Problem to solve ▸
Filter the records below down to lines containing "share".

(Records from a dataset)
━━━━━━━━━━━━━━━━━━━━

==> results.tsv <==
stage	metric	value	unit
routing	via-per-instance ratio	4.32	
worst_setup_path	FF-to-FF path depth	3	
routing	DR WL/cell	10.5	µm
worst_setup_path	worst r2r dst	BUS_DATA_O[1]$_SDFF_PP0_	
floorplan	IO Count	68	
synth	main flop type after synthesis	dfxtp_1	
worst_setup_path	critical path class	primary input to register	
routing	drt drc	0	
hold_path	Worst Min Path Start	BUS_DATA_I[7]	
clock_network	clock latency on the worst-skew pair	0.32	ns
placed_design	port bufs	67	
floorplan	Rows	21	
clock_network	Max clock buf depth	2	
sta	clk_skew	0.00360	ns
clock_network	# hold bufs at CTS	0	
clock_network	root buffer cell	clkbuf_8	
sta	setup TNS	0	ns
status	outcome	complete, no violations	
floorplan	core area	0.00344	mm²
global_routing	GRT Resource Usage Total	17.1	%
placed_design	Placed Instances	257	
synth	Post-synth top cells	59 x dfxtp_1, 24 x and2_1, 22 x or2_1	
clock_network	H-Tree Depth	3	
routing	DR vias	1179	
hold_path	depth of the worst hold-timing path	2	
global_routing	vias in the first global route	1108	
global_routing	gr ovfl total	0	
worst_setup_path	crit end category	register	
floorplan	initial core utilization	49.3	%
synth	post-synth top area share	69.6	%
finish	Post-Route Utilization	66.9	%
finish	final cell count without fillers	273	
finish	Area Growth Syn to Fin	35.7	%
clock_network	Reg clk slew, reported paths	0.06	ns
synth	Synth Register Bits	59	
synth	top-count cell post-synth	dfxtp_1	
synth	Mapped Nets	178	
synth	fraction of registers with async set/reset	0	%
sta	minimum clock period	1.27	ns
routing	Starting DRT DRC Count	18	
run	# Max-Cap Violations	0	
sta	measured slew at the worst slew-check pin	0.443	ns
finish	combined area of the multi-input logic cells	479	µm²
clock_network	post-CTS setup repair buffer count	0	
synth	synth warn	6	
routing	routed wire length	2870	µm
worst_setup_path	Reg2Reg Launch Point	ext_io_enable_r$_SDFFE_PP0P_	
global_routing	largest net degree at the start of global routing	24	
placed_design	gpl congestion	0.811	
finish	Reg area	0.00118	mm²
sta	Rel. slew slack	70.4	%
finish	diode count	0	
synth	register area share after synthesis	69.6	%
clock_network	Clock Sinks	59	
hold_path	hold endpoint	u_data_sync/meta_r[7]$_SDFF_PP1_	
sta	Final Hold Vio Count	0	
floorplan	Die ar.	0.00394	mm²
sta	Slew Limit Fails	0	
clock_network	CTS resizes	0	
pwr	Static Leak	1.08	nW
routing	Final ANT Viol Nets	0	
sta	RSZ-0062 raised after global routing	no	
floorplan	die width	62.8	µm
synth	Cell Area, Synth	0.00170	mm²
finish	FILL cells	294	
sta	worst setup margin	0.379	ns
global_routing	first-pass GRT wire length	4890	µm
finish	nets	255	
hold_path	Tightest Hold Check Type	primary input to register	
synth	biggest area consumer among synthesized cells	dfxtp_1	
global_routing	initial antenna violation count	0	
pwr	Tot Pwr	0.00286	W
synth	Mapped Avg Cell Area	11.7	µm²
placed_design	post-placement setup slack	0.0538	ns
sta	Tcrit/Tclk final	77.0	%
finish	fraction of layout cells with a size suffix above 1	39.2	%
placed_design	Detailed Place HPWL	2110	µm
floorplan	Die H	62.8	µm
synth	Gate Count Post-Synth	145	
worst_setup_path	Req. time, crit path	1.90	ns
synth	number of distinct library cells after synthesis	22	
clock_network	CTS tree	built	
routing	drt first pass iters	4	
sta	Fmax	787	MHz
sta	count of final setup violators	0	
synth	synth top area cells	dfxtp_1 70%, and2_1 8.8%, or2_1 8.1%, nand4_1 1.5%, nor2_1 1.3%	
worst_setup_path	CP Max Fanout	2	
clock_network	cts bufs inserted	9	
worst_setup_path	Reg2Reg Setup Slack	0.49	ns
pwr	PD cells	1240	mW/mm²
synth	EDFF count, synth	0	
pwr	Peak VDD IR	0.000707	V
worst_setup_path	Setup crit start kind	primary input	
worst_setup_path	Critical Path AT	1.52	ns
File: src/rtl/supply_integrity_pkg.sv
// Package with register layout, option encodings and timing constants for the supply integrity monitor
package supply_integrity_pkg;
  // Register byte address on APB (single register)
  localparam logic [7:0] SICTRL_ADDR = 8'h00;
  // Field positions
  localparam int BIT_WDG_RST = 0;
  localparam int BIT_BOR_RST = 4;
  localparam int BIT_WARN_FLAG = 5;
  localparam int BIT_WARN_IE = 6;
  // Option encodings for brown-out threshold
  typedef enum logic [1:0] {
    THR_LOW = 2'b00,
    THR_MED = 2'b01,
    THR_HIGH = 2'b10
  } threshold_t;
  // Reset delay figures in CPU cycles
  localparam int DELAY_SHORT_CYC = 256;
  localparam int DELAY_LONG_CYC = 4096;
  localparam logic [12:0] DELAY_SHORT = 13'h0100;
  localparam logic [12:0] DELAY_LONG = 13'h1000;
  localparam logic [31:0] BUS_ZERO = 32'h0000_0000;
  localparam logic [7:0] MAP_ADDR_MASK = 8'hFC;
endpackage

File: src/rtl/supply_integrity_monitor.sv
// Supply integrity monitor: brown-out reset hold, early-warning flag and interrupt, reset cause flags
// Operation
// - Brown-out reset drives the external reset pin low.
// - Brown-out threshold selected by option among low, medium, high.
// - Brown-out detector enabled or disabled as a whole by option.
// - Warning flag bit 5 follows comparator; read only.
// - Early warning works only when brown-out detector enabled.
// - Warning threshold follows the selected brown-out threshold.
// - With enable bit 6 set, every flag toggle raises an interrupt.
// - No warning interrupt for a crossing during the reset delay.
// - Enable set before crossing gives two interrupts: enable and crossing.
// - Enable set after crossing gives exactly one interrupt.
// - Wait mode changes nothing; warning interrupt wakes from Wait.
// - Halt freezes the register; warning interrupt does not wake Halt.
// - Pending warning interrupt cleared on entering its service routine.
// - Interrupt reaches CPU only if enabled and global mask clear.
// - Brown-out flag bit 4 set by hardware, cleared by writing zero.
// - Watchdog flag bit 0 set on watchdog reset, cleared by write zero or brown-out.
// - Brown-out flag survives later external or watchdog resets.
// - Register resets with bits 7:5 zero, bit 4 by reset source; here RST_B clears bit 4 as well, and only a later brown-out sets it.
// - Reset delay is 256 or 4096 cycles by option.
//
// Design decisions made here: register access over APB and the register offsets.
`timescale 1ns/1ns
module supply_integrity_monitor #(
  parameter int SHORT_DELAY = supply_integrity_pkg::DELAY_SHORT_CYC,
  parameter int LONG_DELAY = supply_integrity_pkg::DELAY_LONG_CYC
) (
  input wire logic CLK,
  input wire logic RST_B,
  input wire logic PSEL,
  input wire logic PENABLE,
  input wire logic PWRITE,
  input wire logic [7:0] PADDR,
  input wire logic [31:0] PWDATA,
  output logic [31:0] PRDATA,
  output logic PREADY,
  output logic PSLVERR,
  input wire logic OPT_BOR_EN,
  input wire logic [1:0] OPT_BOR_THRESHOLD,
  input wire logic OPT_LONG_DELAY,
  input wire logic BOR_COMP_IN,
  input wire logic WARN_COMP_IN,
  input wire logic WDG_RESET_REQ,
  input wire logic EXT_RESET_IN,
  input wire logic HALT_MODE,
  input wire logic WAIT_MODE,
  input wire logic GLOBAL_IRQ_MASK,
  input wire logic IRQ_ACK,
  output logic [1:0] BOR_THRESHOLD_SEL,
  output logic RESET_PIN_OUT,
  output logic RESET_PIN_OE,
  output logic WARN_IRQ,
  output logic WAKE_REQ
);
  typedef enum logic [1:0] {
    ST_RUN = 2'b00,
    ST_BOR = 2'b01,
    ST_DELAY = 2'b10
  } rst_state_t;

  rst_state_t state_reg, state_next;
  logic bor_s1_reg, bor_s2_reg, warn_s1_reg, warn_s2_reg;
  logic wdg_s1_reg, wdg_s2_reg, ext_s1_reg, ext_s2_reg;
  logic warn_flag_reg, warn_ie_reg, bor_flag_reg, wdg_flag_reg, pend_reg;
  logic [12:0] delay_cnt_reg;
  logic [12:0] delay_len;
  logic bor_active, warn_live, warn_toggle, in_delay, delay_done;
  logic wr_hit, rd_hit, mapped, ie_rise, set_pend, bor_event, wdg_event;
  logic [7:0] reg_view;

  // Two-stage synchronisers for the asynchronous comparator and pin inputs
  always_ff @(posedge CLK or negedge RST_B)
  begin
    if (!RST_B)
    begin
      bor_s1_reg <= 1'b0;
      bor_s2_reg <= 1'b0;
      warn_s1_reg <= 1'b0;
      warn_s2_reg <= 1'b0;
      wdg_s1_reg <= 1'b0;
      wdg_s2_reg <= 1'b0;
      ext_s1_reg <= 1'b0;
      ext_s2_reg <= 1'b0;
    end
    else
    begin
      bor_s1_reg <= BOR_COMP_IN;
      bor_s2_reg <= bor_s1_reg;
      warn_s1_reg <= WARN_COMP_IN;
      warn_s2_reg <= warn_s1_reg;
      wdg_s1_reg <= WDG_RESET_REQ;
      wdg_s2_reg <= wdg_s1_reg;
      ext_s1_reg <= EXT_RESET_IN;
      ext_s2_reg <= ext_s1_reg;
    end
  end

  // Brown-out only counts when the option enables the detector
  assign bor_active = OPT_BOR_EN & bor_s2_reg;
  assign delay_len = OPT_LONG_DELAY ? LONG_DELAY[12:0] : SHORT_DELAY[12:0];
  assign in_delay = (state_reg != ST_RUN);
  assign delay_done = (delay_cnt_reg == delay_len);

  // Reset sequence: hold while brown-out, then count the delay
  always_comb
  begin
    state_next = state_reg;
    case (state_reg)
      ST_RUN:
        if (bor_active)
          state_next = ST_BOR;
      ST_BOR:
        if (!bor_active)
          state_next = ST_DELAY;
      ST_DELAY:
        if (bor_active)
          state_next = ST_BOR;
        else if (delay_done)
          state_next = ST_RUN;
      default:
        state_next = ST_RUN;
    endcase
  end

  always_ff @(posedge CLK or negedge RST_B)
  begin
    if (!RST_B)
    begin
      state_reg <= ST_RUN;
      delay_cnt_reg <= 13'h0000;
    end
    else
    begin
      state_reg <= state_next;
      delay_cnt_reg <= (state_reg == ST_DELAY) ? delay_cnt_reg + 13'h0001 : 13'h0000;
    end
  end

  // The flag tracks the comparator even during the reset delay, but a crossing there
  // raises no event; freezing the flag instead would fire a stale toggle once the delay ends
  assign warn_live = OPT_BOR_EN & warn_s2_reg;
  assign warn_toggle = OPT_BOR_EN & (warn_live != warn_flag_reg) & !in_delay & !HALT_MODE;

  // Bus decode: one register, zero wait states, error on unmapped address
  assign mapped = ((PADDR & supply_integrity_pkg::MAP_ADDR_MASK) == supply_integrity_pkg::SICTRL_ADDR);
  assign wr_hit = PSEL & PENABLE & PWRITE & mapped & !HALT_MODE;
  assign rd_hit = PSEL & PENABLE & !PWRITE & mapped;
  assign ie_rise = wr_hit & PWDATA[supply_integrity_pkg::BIT_WARN_IE] & !warn_ie_reg;
  assign set_pend = (warn_toggle & warn_ie_reg) | ie_rise;
  assign bor_event = (state_reg == ST_BOR);
  assign wdg_event = wdg_s2_reg;

  assign reg_view = {1'b0, warn_ie_reg, warn_flag_reg, bor_flag_reg, 3'b000, wdg_flag_reg};

  // Register bits; all reset values 0, the brown-out flag included
  always_ff @(posedge CLK or negedge RST_B)
  begin
    if (!RST_B)
    begin
      warn_flag_reg <= 1'b0;
      warn_ie_reg <= 1'b0;
      bor_flag_reg <= 1'b0;
      wdg_flag_reg <= 1'b0;
      pend_reg <= 1'b0;
    end
    else
    begin
      // Detector off leaves the flag where it was, so no change can appear
      if (!HALT_MODE && OPT_BOR_EN)
        warn_flag_reg <= warn_live;
      if (wr_hit)
        warn_ie_reg <= PWDATA[supply_integrity_pkg::BIT_WARN_IE];
      // Hardware set wins over software clear
      if (bor_event)
        bor_flag_reg <= 1'b1;
      else if (wr_hit && !PWDATA[supply_integrity_pkg::BIT_BOR_RST])
        bor_flag_reg <= 1'b0;
      if (bor_event)
        wdg_flag_reg <= 1'b0;
      else if (wdg_event)
        wdg_flag_reg <= 1'b1;
      else if (wr_hit && !PWDATA[supply_integrity_pkg::BIT_WDG_RST])
        wdg_flag_reg <= 1'b0;
      if (set_pend)
        pend_reg <= 1'b1;
      else if (IRQ_ACK || (wr_hit && !PWDATA[supply_integrity_pkg::BIT_WARN_IE]))
        pend_reg <= 1'b0;
    end
  end

  // Outputs all registered
  always_ff @(posedge CLK or negedge RST_B)
  begin
    if (!RST_B)
    begin
      PRDATA <= supply_integrity_pkg::BUS_ZERO;
      PREADY <= 1'b0;
      PSLVERR <= 1'b0;
      BOR_THRESHOLD_SEL <= 2'b00;
      RESET_PIN_OUT <= 1'b0;
      RESET_PIN_OE <= 1'b0;
      WARN_IRQ <= 1'b0;
      WAKE_REQ <= 1'b0;
    end
    else
    begin
      PREADY <= PSEL & !PENABLE;
      PSLVERR <= PSEL & !PENABLE & !((PADDR & supply_integrity_pkg::MAP_ADDR_MASK) ==
                 supply_integrity_pkg::SICTRL_ADDR);
      PRDATA <= (PSEL & !PENABLE & !PWRITE) ? {24'h00_0000, reg_view} : supply_integrity_pkg::BUS_ZERO;
      BOR_THRESHOLD_SEL <= OPT_BOR_THRESHOLD;
      RESET_PIN_OUT <= 1'b0;
      RESET_PIN_OE <= in_delay;
      WARN_IRQ <= (pend_reg | set_pend) & warn_ie_reg & !GLOBAL_IRQ_MASK & !IRQ_ACK;
      WAKE_REQ <= pend_reg & warn_ie_reg & WAIT_MODE & !HALT_MODE;
    end
  end

  // Reset pin is driven from two cycles after a brown-out is seen
  property p_reset_pin;
    @(posedge CLK) disable iff (!RST_B)
    bor_active |-> ##2 RESET_PIN_OE;
  endproperty
  a_reset_pin: assert property (p_reset_pin) else $error("Reset pin not driven during brown-out");

  property p_flag_ro;
    @(posedge CLK) disable iff (!RST_B)
    (wr_hit && !in_delay && !HALT_MODE && warn_live == warn_flag_reg) |=> $stable(warn_flag_reg);
  endproperty
  a_flag_ro: assert property (p_flag_ro) else $error("Warning flag changed by a write");

  property p_no_opt;
    @(posedge CLK) disable iff (!RST_B)
    !OPT_BOR_EN |=> $stable(warn_flag_reg);
  endproperty
  a_no_opt: assert property (p_no_opt) else $error("Warning event with detector disabled");

  property p_toggle_irq;
    @(posedge CLK) disable iff (!RST_B)
    (warn_toggle && warn_ie_reg) |=> pend_reg;
  endproperty
  a_toggle_irq: assert property (p_toggle_irq) else $error("Flag toggle did not set pending");

  property p_delay_quiet;
    @(posedge CLK) disable iff (!RST_B)
    (in_delay && !ie_rise && !pend_reg) |=> !pend_reg;
  endproperty
  a_delay_quiet: assert property (p_delay_quiet) else $error("Warning event during reset delay");

  property p_ack_clear;
    @(posedge CLK) disable iff (!RST_B)
    (IRQ_ACK && !set_pend) |=> !pend_reg;
  endproperty
  a_ack_clear: assert property (p_ack_clear) else $error("Pending not cleared by acknowledge");

  property p_masked;
    @(posedge CLK) disable iff (!RST_B)
    GLOBAL_IRQ_MASK |=> !WARN_IRQ;
  endproperty
  a_masked: assert property (p_masked) else $error("Interrupt passed global mask");

  property p_bor_flag;
    @(posedge CLK) disable iff (!RST_B)
    bor_event |=> bor_flag_reg && !wdg_flag_reg;
  endproperty
  a_bor_flag: assert property (p_bor_flag) else $error("Brown-out flags wrong");

  property p_halt_freeze;
    @(posedge CLK) disable iff (!RST_B)
    HALT_MODE |=> $stable(warn_ie_reg) && $stable(warn_flag_reg) && !WAKE_REQ;
  endproperty
  a_halt_freeze: assert property (p_halt_freeze) else $error("Register changed in Halt");

  // Further checks on flag tracking, interrupt delivery, reset flags and the bus answer
  property p_flag_live;
    @(posedge CLK) disable iff (!RST_B)
    (OPT_BOR_EN && !HALT_MODE) |=> warn_flag_reg == $past(warn_live);
  endproperty
  a_flag_live: assert property (p_flag_live) else $error("Warning flag not following comparator");

  property p_pend_irq;
    @(posedge CLK) disable iff (!RST_B)
    (pend_reg && warn_ie_reg && !GLOBAL_IRQ_MASK && !IRQ_ACK) |=> WARN_IRQ;
  endproperty
  a_pend_irq: assert property (p_pend_irq) else $error("Pending interrupt not delivered");

  property p_enable_irq;
    @(posedge CLK) disable iff (!RST_B)
    ie_rise |=> pend_reg;
  endproperty
  a_enable_irq: assert property (p_enable_irq) else $error("Enable write did not set pending");

  property p_wdg_set;
    @(posedge CLK) disable iff (!RST_B)
    (wdg_event && !bor_event) |=> wdg_flag_reg;
  endproperty
  a_wdg_set: assert property (p_wdg_set) else $error("Watchdog flag not set");

  property p_bor_keep;
    @(posedge CLK) disable iff (!RST_B)
    (bor_flag_reg && !wr_hit) |=> bor_flag_reg;
  endproperty
  a_bor_keep: assert property (p_bor_keep) else $error("Brown-out flag lost without a write");

  property p_wake;
    @(posedge CLK) disable iff (!RST_B)
    (pend_reg && warn_ie_reg && WAIT_MODE && !HALT_MODE) |=> WAKE_REQ;
  endproperty
  a_wake: assert property (p_wake) else $error("No wake request in Wait");

  property p_pin_low;
    @(posedge CLK) disable iff (!RST_B)
    RESET_PIN_OE |-> !RESET_PIN_OUT;
  endproperty
  a_pin_low: assert property (p_pin_low) else $error("Reset pin driven high");

  property p_delay_end;
    @(posedge CLK) disable iff (!RST_B)
    (state_reg == ST_DELAY && !delay_done) |=> state_reg != ST_RUN;
  endproperty
  a_delay_end: assert property (p_delay_end) else $error("Reset delay ended early");

  property p_ready;
    @(posedge CLK) disable iff (!RST_B)
    (PSEL && !PENABLE) |=> PREADY;
  endproperty
  a_ready: assert property (p_ready) else $error("No ready in access phase");

  property p_slverr;
    @(posedge CLK) disable iff (!RST_B)
    (PSEL && !PENABLE && !mapped) |=> PSLVERR;
  endproperty
  a_slverr: assert property (p_slverr) else $error("No error on unmapped address");

  // Scenarios worth seeing at least once
  c_bor: cover property (@(posedge CLK) disable iff (!RST_B) bor_event ##1 !bor_event);
  c_irq: cover property (@(posedge CLK) disable iff (!RST_B) WARN_IRQ ##[1:20] IRQ_ACK);
  c_enable_irq: cover property (@(posedge CLK) disable iff (!RST_B) ie_rise);
  c_delay_done: cover property (@(posedge CLK) disable iff (!RST_B) state_reg == ST_DELAY ##1 state_reg == ST_RUN);
  c_wake: cover property (@(posedge CLK) disable iff (!RST_B) WAKE_REQ);
endmodule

━━━━━━━━━━━━━━━━━━━━

Your solution ▸
synth	post-synth top area share	69.6	%
synth	register area share after synthesis	69.6	%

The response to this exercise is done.